*What is needed*. Where the records hold the string "longint", show the whole line it sits on.

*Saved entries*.
----------
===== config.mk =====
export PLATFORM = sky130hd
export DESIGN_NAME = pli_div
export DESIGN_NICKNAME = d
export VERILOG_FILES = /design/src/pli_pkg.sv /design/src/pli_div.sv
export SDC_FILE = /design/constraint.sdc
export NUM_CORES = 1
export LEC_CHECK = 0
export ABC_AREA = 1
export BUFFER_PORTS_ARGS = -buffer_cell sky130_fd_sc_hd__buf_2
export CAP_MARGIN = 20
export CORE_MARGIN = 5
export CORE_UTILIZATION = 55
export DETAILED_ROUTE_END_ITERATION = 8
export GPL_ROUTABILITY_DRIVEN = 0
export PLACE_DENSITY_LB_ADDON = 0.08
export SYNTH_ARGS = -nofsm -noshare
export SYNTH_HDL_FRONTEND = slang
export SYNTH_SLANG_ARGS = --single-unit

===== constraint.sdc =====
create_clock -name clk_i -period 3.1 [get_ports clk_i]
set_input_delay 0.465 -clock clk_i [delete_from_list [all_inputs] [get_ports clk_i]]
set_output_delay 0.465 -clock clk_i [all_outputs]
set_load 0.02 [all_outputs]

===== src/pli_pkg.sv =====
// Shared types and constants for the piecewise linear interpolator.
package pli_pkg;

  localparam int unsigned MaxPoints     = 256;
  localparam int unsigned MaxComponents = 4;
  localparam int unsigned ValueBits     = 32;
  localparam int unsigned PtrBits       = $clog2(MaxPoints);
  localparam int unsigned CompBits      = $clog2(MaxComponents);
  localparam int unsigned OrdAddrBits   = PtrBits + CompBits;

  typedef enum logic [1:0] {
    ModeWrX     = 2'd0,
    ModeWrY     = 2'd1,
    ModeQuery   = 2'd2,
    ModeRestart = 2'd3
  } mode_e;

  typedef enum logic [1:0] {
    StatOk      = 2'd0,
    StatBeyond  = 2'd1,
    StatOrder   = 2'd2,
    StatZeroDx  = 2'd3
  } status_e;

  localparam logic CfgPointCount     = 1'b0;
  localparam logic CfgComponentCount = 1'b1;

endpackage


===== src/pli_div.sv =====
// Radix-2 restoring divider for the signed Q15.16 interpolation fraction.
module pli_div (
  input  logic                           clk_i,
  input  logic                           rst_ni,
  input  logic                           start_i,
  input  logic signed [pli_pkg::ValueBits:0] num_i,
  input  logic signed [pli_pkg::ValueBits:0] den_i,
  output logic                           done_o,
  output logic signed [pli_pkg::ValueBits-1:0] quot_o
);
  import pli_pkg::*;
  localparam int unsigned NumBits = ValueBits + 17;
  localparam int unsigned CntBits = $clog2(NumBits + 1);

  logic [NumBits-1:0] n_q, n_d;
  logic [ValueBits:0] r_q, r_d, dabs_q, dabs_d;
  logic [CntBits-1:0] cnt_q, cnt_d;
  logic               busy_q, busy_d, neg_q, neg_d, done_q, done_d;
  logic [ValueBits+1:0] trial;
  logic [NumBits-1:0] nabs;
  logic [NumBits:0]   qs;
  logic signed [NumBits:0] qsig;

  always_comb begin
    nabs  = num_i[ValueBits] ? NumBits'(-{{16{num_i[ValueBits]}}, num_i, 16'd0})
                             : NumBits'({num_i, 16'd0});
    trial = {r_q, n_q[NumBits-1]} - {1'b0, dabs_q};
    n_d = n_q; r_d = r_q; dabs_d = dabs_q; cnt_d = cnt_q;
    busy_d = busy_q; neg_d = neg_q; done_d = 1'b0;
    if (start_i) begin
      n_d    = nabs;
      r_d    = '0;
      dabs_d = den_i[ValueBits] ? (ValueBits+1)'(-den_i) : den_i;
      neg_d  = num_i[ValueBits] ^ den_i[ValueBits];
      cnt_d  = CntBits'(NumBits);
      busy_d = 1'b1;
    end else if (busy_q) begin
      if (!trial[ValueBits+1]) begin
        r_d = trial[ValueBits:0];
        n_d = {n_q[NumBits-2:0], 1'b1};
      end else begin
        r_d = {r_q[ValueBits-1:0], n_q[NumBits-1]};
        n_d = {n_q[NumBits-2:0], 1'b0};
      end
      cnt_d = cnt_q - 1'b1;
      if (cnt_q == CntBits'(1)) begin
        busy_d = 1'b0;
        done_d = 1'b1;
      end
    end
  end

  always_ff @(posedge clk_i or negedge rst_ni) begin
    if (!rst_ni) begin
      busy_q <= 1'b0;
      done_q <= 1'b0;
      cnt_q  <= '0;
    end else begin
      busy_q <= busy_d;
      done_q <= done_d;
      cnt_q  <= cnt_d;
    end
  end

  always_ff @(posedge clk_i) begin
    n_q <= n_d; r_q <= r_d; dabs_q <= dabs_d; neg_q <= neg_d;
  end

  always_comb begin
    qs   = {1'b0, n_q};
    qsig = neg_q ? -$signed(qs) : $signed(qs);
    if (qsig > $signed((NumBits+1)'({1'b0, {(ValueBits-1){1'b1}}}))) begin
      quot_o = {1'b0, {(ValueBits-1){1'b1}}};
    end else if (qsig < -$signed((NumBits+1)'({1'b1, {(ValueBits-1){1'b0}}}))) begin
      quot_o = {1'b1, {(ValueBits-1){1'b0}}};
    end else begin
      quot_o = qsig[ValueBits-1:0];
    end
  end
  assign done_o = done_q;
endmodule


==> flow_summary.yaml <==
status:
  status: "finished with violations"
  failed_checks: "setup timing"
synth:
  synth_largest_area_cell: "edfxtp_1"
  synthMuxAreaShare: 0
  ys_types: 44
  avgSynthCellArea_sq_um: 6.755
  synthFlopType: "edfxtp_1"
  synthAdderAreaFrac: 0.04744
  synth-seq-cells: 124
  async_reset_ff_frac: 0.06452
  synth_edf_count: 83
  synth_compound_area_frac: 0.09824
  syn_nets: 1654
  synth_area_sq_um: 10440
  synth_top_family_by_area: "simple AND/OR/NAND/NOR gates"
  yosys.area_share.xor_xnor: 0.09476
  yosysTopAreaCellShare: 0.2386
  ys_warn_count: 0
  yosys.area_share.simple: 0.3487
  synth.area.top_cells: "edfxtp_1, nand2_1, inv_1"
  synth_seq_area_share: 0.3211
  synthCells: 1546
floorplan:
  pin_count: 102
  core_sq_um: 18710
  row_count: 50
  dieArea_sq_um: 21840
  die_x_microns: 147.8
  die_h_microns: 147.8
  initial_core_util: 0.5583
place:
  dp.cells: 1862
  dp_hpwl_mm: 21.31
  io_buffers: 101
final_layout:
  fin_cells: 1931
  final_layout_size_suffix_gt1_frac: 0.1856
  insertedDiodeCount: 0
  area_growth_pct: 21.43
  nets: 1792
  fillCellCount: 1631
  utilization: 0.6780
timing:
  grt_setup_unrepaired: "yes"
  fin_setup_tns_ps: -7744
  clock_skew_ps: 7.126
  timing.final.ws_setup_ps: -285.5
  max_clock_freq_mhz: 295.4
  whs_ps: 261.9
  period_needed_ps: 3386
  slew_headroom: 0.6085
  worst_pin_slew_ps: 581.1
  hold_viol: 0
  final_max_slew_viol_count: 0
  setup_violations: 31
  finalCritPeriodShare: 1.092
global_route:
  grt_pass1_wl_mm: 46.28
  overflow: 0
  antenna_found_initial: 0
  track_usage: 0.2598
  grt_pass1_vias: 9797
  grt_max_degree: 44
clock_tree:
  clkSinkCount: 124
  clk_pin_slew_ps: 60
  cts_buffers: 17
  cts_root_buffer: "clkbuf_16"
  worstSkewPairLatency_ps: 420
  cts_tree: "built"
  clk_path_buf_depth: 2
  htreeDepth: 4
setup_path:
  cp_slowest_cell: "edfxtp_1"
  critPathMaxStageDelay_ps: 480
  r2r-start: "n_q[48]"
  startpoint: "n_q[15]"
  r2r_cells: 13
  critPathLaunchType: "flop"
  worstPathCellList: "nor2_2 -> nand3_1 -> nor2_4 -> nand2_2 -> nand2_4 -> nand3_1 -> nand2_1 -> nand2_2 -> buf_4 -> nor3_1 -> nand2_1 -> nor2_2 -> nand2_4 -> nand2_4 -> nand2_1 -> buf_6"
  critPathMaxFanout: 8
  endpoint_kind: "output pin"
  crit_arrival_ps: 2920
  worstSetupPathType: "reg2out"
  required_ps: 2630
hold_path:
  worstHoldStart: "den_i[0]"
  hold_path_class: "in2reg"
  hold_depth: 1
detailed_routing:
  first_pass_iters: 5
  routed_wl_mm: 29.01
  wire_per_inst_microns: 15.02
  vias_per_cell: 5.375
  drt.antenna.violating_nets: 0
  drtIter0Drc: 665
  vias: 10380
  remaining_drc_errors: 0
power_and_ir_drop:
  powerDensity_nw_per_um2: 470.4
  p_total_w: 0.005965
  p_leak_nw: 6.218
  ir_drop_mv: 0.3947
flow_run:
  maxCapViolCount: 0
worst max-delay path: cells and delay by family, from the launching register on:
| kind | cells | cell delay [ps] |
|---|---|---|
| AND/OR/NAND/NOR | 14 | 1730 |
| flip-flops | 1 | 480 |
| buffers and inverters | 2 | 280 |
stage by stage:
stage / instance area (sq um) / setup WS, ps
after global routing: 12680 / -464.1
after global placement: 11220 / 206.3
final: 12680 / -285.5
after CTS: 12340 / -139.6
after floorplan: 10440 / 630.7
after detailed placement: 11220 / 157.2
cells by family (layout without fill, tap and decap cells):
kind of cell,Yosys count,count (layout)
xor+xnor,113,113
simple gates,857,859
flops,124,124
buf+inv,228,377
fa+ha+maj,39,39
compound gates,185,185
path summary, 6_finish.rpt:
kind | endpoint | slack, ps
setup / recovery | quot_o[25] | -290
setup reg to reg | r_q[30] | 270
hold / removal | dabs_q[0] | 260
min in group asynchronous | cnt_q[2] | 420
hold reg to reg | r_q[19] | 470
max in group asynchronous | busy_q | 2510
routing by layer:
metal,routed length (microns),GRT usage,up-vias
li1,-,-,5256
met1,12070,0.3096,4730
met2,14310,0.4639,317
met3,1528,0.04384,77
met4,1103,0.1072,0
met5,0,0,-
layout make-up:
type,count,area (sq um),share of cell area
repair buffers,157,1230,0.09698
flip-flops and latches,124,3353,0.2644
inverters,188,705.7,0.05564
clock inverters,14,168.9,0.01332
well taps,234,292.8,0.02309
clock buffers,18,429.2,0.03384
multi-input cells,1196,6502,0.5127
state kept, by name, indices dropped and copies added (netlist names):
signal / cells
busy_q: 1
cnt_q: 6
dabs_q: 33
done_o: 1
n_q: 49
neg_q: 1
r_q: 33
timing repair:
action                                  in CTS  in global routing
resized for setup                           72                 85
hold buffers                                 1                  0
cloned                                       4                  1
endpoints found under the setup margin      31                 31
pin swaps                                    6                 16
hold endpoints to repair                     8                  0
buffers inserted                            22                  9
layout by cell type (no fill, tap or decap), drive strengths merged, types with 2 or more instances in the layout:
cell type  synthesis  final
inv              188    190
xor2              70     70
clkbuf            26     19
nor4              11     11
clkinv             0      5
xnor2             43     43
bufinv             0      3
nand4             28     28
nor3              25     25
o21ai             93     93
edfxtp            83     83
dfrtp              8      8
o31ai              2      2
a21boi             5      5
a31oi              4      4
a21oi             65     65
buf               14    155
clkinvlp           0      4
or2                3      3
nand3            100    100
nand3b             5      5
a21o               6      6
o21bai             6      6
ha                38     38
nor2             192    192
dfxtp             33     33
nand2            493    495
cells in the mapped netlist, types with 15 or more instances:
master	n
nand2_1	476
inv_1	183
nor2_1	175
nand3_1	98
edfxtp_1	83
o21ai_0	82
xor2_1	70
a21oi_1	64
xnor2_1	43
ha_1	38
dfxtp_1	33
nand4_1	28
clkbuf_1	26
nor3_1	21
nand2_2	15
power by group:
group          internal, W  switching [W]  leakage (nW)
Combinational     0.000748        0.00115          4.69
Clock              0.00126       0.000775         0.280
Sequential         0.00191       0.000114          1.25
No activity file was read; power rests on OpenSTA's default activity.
----------
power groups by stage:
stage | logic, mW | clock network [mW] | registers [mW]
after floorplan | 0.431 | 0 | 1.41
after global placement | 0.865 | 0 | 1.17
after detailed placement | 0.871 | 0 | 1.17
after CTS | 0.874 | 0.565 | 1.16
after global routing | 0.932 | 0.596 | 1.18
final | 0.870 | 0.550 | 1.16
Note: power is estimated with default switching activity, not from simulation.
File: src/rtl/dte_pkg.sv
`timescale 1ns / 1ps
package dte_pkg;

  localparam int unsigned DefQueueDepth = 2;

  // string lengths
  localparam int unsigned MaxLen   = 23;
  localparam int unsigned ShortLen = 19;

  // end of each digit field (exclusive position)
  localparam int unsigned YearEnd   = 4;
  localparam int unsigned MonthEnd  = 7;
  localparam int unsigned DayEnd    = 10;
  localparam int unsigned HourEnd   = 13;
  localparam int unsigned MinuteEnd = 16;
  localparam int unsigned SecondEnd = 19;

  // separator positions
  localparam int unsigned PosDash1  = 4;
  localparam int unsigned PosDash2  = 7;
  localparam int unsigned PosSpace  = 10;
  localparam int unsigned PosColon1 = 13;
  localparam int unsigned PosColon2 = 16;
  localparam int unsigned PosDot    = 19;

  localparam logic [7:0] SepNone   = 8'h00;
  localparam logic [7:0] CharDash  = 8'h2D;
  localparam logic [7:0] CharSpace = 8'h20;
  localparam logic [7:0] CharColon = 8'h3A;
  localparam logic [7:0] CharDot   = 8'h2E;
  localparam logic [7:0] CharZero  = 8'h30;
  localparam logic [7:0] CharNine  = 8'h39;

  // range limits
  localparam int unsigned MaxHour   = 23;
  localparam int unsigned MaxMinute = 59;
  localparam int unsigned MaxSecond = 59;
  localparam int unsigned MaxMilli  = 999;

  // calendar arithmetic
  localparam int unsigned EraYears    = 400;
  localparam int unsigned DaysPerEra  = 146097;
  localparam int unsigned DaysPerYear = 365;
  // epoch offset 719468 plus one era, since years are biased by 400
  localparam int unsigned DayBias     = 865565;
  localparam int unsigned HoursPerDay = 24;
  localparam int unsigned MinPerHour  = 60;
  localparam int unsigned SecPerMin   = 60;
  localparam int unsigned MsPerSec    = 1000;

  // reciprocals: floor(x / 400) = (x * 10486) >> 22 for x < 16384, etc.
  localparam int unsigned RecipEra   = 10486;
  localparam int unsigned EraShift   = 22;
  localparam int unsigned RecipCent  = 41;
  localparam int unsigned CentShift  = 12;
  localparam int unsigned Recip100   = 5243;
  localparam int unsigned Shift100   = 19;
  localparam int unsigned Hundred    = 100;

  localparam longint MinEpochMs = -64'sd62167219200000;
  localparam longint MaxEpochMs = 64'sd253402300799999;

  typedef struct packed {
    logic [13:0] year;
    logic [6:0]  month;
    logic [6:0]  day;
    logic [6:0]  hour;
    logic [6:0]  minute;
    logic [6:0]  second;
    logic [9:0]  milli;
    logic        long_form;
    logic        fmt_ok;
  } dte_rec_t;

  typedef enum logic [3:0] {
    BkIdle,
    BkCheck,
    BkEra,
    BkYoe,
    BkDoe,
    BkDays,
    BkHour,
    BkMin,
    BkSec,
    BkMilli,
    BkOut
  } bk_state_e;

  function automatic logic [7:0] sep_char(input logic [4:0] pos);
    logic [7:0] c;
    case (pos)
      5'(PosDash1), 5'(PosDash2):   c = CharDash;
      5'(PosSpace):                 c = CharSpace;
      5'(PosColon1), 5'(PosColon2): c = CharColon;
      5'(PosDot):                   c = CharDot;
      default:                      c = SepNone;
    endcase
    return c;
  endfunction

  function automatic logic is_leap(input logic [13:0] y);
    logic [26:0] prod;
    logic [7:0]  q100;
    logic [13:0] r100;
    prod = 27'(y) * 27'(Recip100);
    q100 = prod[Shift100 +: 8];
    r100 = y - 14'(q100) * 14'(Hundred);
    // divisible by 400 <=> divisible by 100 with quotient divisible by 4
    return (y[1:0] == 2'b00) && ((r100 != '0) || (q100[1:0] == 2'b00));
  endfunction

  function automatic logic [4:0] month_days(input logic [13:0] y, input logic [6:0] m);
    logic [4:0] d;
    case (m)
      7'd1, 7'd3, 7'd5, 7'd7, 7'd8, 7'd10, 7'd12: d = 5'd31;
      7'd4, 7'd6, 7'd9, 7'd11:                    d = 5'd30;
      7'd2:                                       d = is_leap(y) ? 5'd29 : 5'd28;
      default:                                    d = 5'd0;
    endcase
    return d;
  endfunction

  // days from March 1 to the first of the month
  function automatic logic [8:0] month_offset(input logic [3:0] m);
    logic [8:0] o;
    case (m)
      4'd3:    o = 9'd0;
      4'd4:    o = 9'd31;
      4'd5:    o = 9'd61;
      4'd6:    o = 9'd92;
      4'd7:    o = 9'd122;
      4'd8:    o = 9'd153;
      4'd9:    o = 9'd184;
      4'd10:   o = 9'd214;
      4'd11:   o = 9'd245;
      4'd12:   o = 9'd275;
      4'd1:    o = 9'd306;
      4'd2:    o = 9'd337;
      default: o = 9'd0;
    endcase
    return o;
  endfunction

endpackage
----------
*Exercise output*.
  localparam longint MinEpochMs = -64'sd62167219200000;
  localparam longint MaxEpochMs = 64'sd253402300799999;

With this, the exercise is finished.